Quella è la zona più libera, ricca e piena che abbiamo. Quella è la zona dei desideri, delle possibilità, dei sogni realizzati e da realizzare. Quella è la zona della crescita, la zona degli affetti, in cui si può abbracciare, in cui si può amare liberamente. È anche la zona della fatica, perché per fare tutto questo ci vuole fatica, ci vuole impegno, non si cresce, non si nasce senza fatica. Eppure che bello nascere ogni giorno.

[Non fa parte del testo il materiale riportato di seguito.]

## src/pcs_pkg.sv

```systemverilog
// Constants for the second capability register bank
package pcs_pkg;
  // Byte addresses of the register words
  localparam logic [7:0] PCS_OFF_DEV_CAP = 8'he4;
  localparam logic [7:0] PCS_OFF_DEV_CTL = 8'he8;
  localparam logic [7:0] PCS_OFF_LNK_CAP = 8'hec;
  localparam logic [7:0] PCS_OFF_LNK_CTL = 8'hf0;
  localparam logic [7:0] PCS_OFF_SLT_CAP = 8'hf4;
  localparam logic [7:0] PCS_OFF_SLT_CTL = 8'hf8;
  localparam logic [7:0] PCS_OFF_PRELOAD = 8'hfc;
  // Device capabilities field positions
  localparam int PCS_DCAP_LTR_BIT = 11;
  localparam int PCS_DCAP_FCU_BIT = 12;
  localparam int PCS_DCAP_HINT_LO = 18;
  // Device control field positions
  localparam int PCS_DCTL_LTR_EN_BIT = 10;
  localparam int PCS_DCTL_HINT_EN_LO = 13;
  // Link control and status field positions
  localparam int PCS_LCTL_SPEED_LO = 0;
  localparam int PCS_LCTL_COMPL_BIT = 4;
  localparam int PCS_LCTL_AUTOSPD_BIT = 5;
  localparam int PCS_LCTL_DEEMP_BIT = 6;
  localparam int PCS_LCTL_MARGIN_LO = 7;
  localparam int PCS_LCTL_MODCOMP_BIT = 10;
  localparam int PCS_LCTL_SOS_BIT = 11;
  localparam int PCS_LCTL_CDEEMP_BIT = 12;
  localparam int PCS_LSTS_DEEMP_BIT = 16;
  // Preload word field positions
  localparam int PCS_PRE_FCU_BIT = 0;
  localparam int PCS_PRE_HINT_LO = 1;
  localparam int PCS_PRE_DEEMP_BIT = 3;
  // Values after reset
  localparam logic PCS_RST_LTR_SUP = 1'h1;
  localparam logic PCS_RST_FCU = 1'h0;
  localparam logic [1:0] PCS_RST_HINT_SUP = 2'h0;
  localparam logic PCS_RST_LTR_EN = 1'h0;
  localparam logic [1:0] PCS_RST_HINT_EN = 2'h0;
  localparam logic [3:0] PCS_RST_SPEED = 4'h2;
  localparam logic [2:0] PCS_RST_MARGIN = 3'h0;
  localparam logic PCS_RST_DEEMP_UP = 1'h0;
  localparam logic PCS_RST_DEEMP_DN = 1'h1;
  // AXI responses
  localparam logic [1:0] PCS_RESP_OKAY = 2'h0;
  localparam logic [1:0] PCS_RESP_SLVERR = 2'h2;
  // Bus handshake states
  typedef enum logic [2:0] {
    PCS_ST_IDLE = 3'b001,
    PCS_ST_RESP = 3'b010,
    PCS_ST_HOLD = 3'b100
  } pcs_state_t;
endpackage

```

## src/pcs_axi_wr.sv

```systemverilog
// AXI4-Lite write channel collector: takes address and data in either order
`timescale 1ns/1ps
`default_nettype none
module pcs_axi_wr
  import pcs_pkg::*;
(
  input wire logic i_clk,
  input wire logic i_rst_n,
  input wire logic i_awvalid,
  output logic o_awready,
  input wire logic [7:0] i_awaddr,
  input wire logic i_wvalid,
  output logic o_wready,
  input wire logic [31:0] i_wdata,
  input wire logic [3:0] i_wstrb,
  output logic o_bvalid,
  input wire logic i_bready,
  input wire logic i_bresp_err,
  output logic [1:0] o_bresp,
  output logic o_wr_go,
  output logic [7:0] o_wr_addr,
  output logic [31:0] o_wr_data,
  output logic [3:0] o_wr_strb
);
  // Which halves of the write have arrived
  logic have_a;
  logic have_d;
  logic bvalid;
  logic [1:0] bresp;
  // Captured halves, kept for when the other half arrives later
  logic [7:0] addr_q;
  logic [31:0] data_q;
  logic [3:0] strb_q;
  wire take_a = i_awvalid && !have_a && !bvalid;
  wire take_d = i_wvalid && !have_d && !bvalid;
  wire next_a = have_a || take_a;
  wire next_d = have_d || take_d;
  // Write fires once both halves are held
  wire go = next_a && next_d && !bvalid;

  assign o_awready = !have_a && !bvalid;
  assign o_wready = !have_d && !bvalid;
  assign o_bvalid = bvalid;
  assign o_bresp = bresp;
  assign o_wr_go = go;
  // A half taken on the firing edge passes straight through, so no stale word is written
  assign o_wr_addr = take_a ? i_awaddr : addr_q;
  assign o_wr_data = take_d ? i_wdata : data_q;
  assign o_wr_strb = take_d ? i_wstrb : strb_q;

  // Capture address and data, then raise the response
  always_ff @(posedge i_clk)
  begin
    if (!i_rst_n)
    begin
      have_a <= 1'b0;
      have_d <= 1'b0;
      bvalid <= 1'b0;
      bresp <= PCS_RESP_OKAY;
      addr_q <= 8'h00;
      data_q <= 32'h0000_0000;
      strb_q <= 4'h0;
    end
    else
    begin
      if (take_a)
        addr_q <= i_awaddr;
      if (take_d)
      begin
        data_q <= i_wdata;
        strb_q <= i_wstrb;
      end
      if (go)
      begin
        have_a <= 1'b0;
        have_d <= 1'b0;
        bvalid <= 1'b1;
        bresp <= i_bresp_err ? PCS_RESP_SLVERR : PCS_RESP_OKAY;
      end
      else
      begin
        have_a <= next_a;
        have_d <= next_d;
        if (bvalid && i_bready)
          bvalid <= 1'b0;
      end
    end
  end
endmodule
`default_nettype wire

```

## src/pcs_regs.sv

```systemverilog
// Second capability register bank with AXI4-Lite slave
//
// Register access over AXI4-Lite is this design's own decision.
`timescale 1ns/1ps
`default_nettype none
module pcs_regs
  import pcs_pkg::*;
(
  input wire logic i_clk,
  input wire logic i_rst_n,
  input wire logic i_downstream,
  input wire logic i_cur_deemp,
  input wire logic i_awvalid,
  output logic o_awready,
  input wire logic [7:0] i_awaddr,
  input wire logic [2:0] i_awprot,
  input wire logic i_wvalid,
  output logic o_wready,
  input wire logic [31:0] i_wdata,
  input wire logic [3:0] i_wstrb,
  output logic o_bvalid,
  input wire logic i_bready,
  output logic [1:0] o_bresp,
  input wire logic i_arvalid,
  output logic o_arready,
  input wire logic [7:0] i_araddr,
  input wire logic [2:0] i_arprot,
  output logic o_rvalid,
  input wire logic i_rready,
  output logic [31:0] o_rdata,
  output logic [1:0] o_rresp,
  output logic o_ltr_en,
  output logic [1:0] o_hint_en,
  output logic [3:0] o_target_speed,
  output logic o_enter_compliance,
  output logic o_autospeed_dis,
  output logic o_deemp_sel,
  output logic [2:0] o_margin,
  output logic o_mod_compliance,
  output logic o_compliance_sos,
  output logic o_compliance_deemp
);
  // Write side handshake results
  logic wr_go;
  logic [7:0] wr_addr;
  logic [31:0] wr_data;
  logic [3:0] wr_strb;
  // Preloaded read-only values
  logic fcu_cap;
  logic [1:0] hint_sup;
  logic deemp_sel;
  // Strap caught once after reset release
  logic strap_done;
  // Writable control fields
  logic ltr_en;
  logic [1:0] hint_en;
  logic [3:0] speed;
  logic compl;
  logic autospd;
  logic [2:0] margin;
  logic modcomp;
  logic sos;
  logic cdeemp;
  // Live de-emphasis status
  logic cur_deemp;
  // Read channel state
  pcs_state_t rd_state;
  logic [31:0] rdata;
  logic [1:0] rresp;

  // Address decode, word aligned
  wire [7:0] wa = {wr_addr[7:2], 2'b00};
  wire hit_dctl = (wa == PCS_OFF_DEV_CTL);
  wire hit_lctl = (wa == PCS_OFF_LNK_CTL);
  wire hit_pre = (wa == PCS_OFF_PRELOAD);
  wire wr_known = hit_dctl || hit_lctl || hit_pre
    || (wa == PCS_OFF_DEV_CAP) || (wa == PCS_OFF_LNK_CAP)
    || (wa == PCS_OFF_SLT_CAP) || (wa == PCS_OFF_SLT_CTL);
  wire wr_dctl_b1 = wr_go && hit_dctl && wr_strb[1];
  wire wr_lctl_b0 = wr_go && hit_lctl && wr_strb[0];
  wire wr_lctl_b1 = wr_go && hit_lctl && wr_strb[1];
  wire wr_pre_b0 = wr_go && hit_pre && wr_strb[0];

  pcs_axi_wr u_wr (
    .i_clk(i_clk),
    .i_rst_n(i_rst_n),
    .i_awvalid(i_awvalid),
    .o_awready(o_awready),
    .i_awaddr(i_awaddr),
    .i_wvalid(i_wvalid),
    .o_wready(o_wready),
    .i_wdata(i_wdata),
    .i_wstrb(i_wstrb),
    .o_bvalid(o_bvalid),
    .i_bready(i_bready),
    .i_bresp_err(!wr_known),
    .o_bresp(o_bresp),
    .o_wr_go(wr_go),
    .o_wr_addr(wr_addr),
    .o_wr_data(wr_data),
    .o_wr_strb(wr_strb)
  );

  // Register words as read; unimplemented bits are zero
  wire [31:0] w_dcap = {12'h000, hint_sup, 5'h00, fcu_cap, PCS_RST_LTR_SUP,
    11'h000};
  wire [31:0] w_dctl = {16'h0000, 1'b0, hint_en, 2'b00, ltr_en,
    10'h000};
  wire [31:0] w_lctl = {15'h0000, cur_deemp, 3'b000, cdeemp, sos, modcomp,
    margin, deemp_sel, autospd, compl, speed};
  wire [31:0] w_pre = {28'h0000000, deemp_sel, hint_sup, fcu_cap};
  wire [7:0] ra = {i_araddr[7:2], 2'b00};
  wire rd_known = (ra == PCS_OFF_DEV_CAP) || (ra == PCS_OFF_DEV_CTL)
    || (ra == PCS_OFF_LNK_CAP) || (ra == PCS_OFF_LNK_CTL)
    || (ra == PCS_OFF_SLT_CAP) || (ra == PCS_OFF_SLT_CTL)
    || (ra == PCS_OFF_PRELOAD);
  wire [31:0] rd_mux = (ra == PCS_OFF_DEV_CAP) ? w_dcap :
    (ra == PCS_OFF_DEV_CTL) ? w_dctl :
    (ra == PCS_OFF_LNK_CTL) ? w_lctl :
    (ra == PCS_OFF_PRELOAD) ? w_pre : 32'h0000_0000;

  assign o_arready = (rd_state == PCS_ST_IDLE);
  assign o_rvalid = (rd_state == PCS_ST_RESP);
  assign o_rdata = rdata;
  assign o_rresp = rresp;
  assign o_ltr_en = ltr_en;
  assign o_hint_en = hint_en;
  assign o_target_speed = speed;
  assign o_enter_compliance = compl;
  assign o_autospeed_dis = autospd;
  assign o_deemp_sel = deemp_sel;
  assign o_margin = margin;
  assign o_mod_compliance = modcomp;
  assign o_compliance_sos = sos;
  assign o_compliance_deemp = cdeemp;

  // Read channel: one read at a time, answer one cycle after acceptance
  always_ff @(posedge i_clk)
  begin
    if (!i_rst_n)
    begin
      rd_state <= PCS_ST_IDLE;
      rdata <= 32'h0000_0000;
      rresp <= PCS_RESP_OKAY;
    end
    else
    begin
      case (rd_state)
        PCS_ST_IDLE:
        begin
          if (i_arvalid)
          begin
            rdata <= rd_mux;
            rresp <= rd_known ? PCS_RESP_OKAY : PCS_RESP_SLVERR;
            rd_state <= PCS_ST_RESP;
          end
        end
        PCS_ST_RESP:
        begin
          if (i_rready)
            rd_state <= PCS_ST_IDLE;
        end
        default:
          rd_state <= PCS_ST_IDLE;
      endcase
    end
  end

  // Preloadable read-only defaults; direction strap sampled after release
  always_ff @(posedge i_clk)
  begin
    if (!i_rst_n)
    begin
      fcu_cap <= PCS_RST_FCU;
      hint_sup <= PCS_RST_HINT_SUP;
      deemp_sel <= PCS_RST_DEEMP_UP;
      strap_done <= 1'b0;
    end
    else if (!strap_done)
    begin
      // Downstream ports start with select set
      deemp_sel <= i_downstream ? PCS_RST_DEEMP_DN : PCS_RST_DEEMP_UP;
      strap_done <= 1'b1;
    end
    else if (wr_pre_b0)
    begin
      // Loader path replaces defaults
      fcu_cap <= wr_data[PCS_PRE_FCU_BIT];
      hint_sup <= wr_data[PCS_PRE_HINT_LO +: 2];
      deemp_sel <= wr_data[PCS_PRE_DEEMP_BIT];
    end
  end

  // Current de-emphasis: direction value until link reports
  always_ff @(posedge i_clk)
  begin
    if (!i_rst_n)
      cur_deemp <= PCS_RST_DEEMP_UP;
    else if (!strap_done)
      cur_deemp <= i_downstream ? PCS_RST_DEEMP_DN : PCS_RST_DEEMP_UP;
    else
      cur_deemp <= i_cur_deemp;
  end

  // Device control writable fields
  always_ff @(posedge i_clk)
  begin
    if (!i_rst_n)
    begin
      ltr_en <= PCS_RST_LTR_EN;
      hint_en <= PCS_RST_HINT_EN;
    end
    else if (wr_dctl_b1)
    begin
      ltr_en <= wr_data[PCS_DCTL_LTR_EN_BIT];
      hint_en <= wr_data[PCS_DCTL_HINT_EN_LO +: 2];
    end
  end

  // Link control writable fields, per byte lane
  always_ff @(posedge i_clk)
  begin
    if (!i_rst_n)
    begin
      speed <= PCS_RST_SPEED;
      compl <= 1'b0;
      autospd <= 1'b0;
      margin <= PCS_RST_MARGIN;
      modcomp <= 1'b0;
      sos <= 1'b0;
      cdeemp <= 1'b0;
    end
    else
    begin
      if (wr_lctl_b0)
      begin
        speed <= wr_data[PCS_LCTL_SPEED_LO +: 4];
        compl <= wr_data[PCS_LCTL_COMPL_BIT];
        autospd <= wr_data[PCS_LCTL_AUTOSPD_BIT];
        margin[0] <= wr_data[PCS_LCTL_MARGIN_LO];
      end
      if (wr_lctl_b1)
      begin
        margin[2:1] <= wr_data[PCS_LCTL_MARGIN_LO + 1 +: 2];
        modcomp <= wr_data[PCS_LCTL_MODCOMP_BIT];
        sos <= wr_data[PCS_LCTL_SOS_BIT];
        cdeemp <= wr_data[PCS_LCTL_CDEEMP_BIT];
      end
    end
  end
endmodule
`default_nettype wire

```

Quindi, anche se è difficile, anche se siamo stanchi, se ci fa paura la prospettiva di dover continuare a saltare da un colore di una zona a un altro, se ci sembra che nulla sia cambiato, se dobbiamo aspettare un po’ per vedere le persone che amiamo, dobbiamo ricordare sempre  ciò che di più importante abbiamo: la nostra possibilità di amare ed essere amati dall’altro, di trovare una corrispondenza nei rapporti, di desiderarla, di ricercarla, ancora e ancora, per crescere, per realizzare, per diventare. E quella non può metterla in zona rossa nessuno, se non noi stessi.

Gli affetti, i nostri affetti, sono in zona bianca. Lì possiamo fare tutto quello che vogliamo.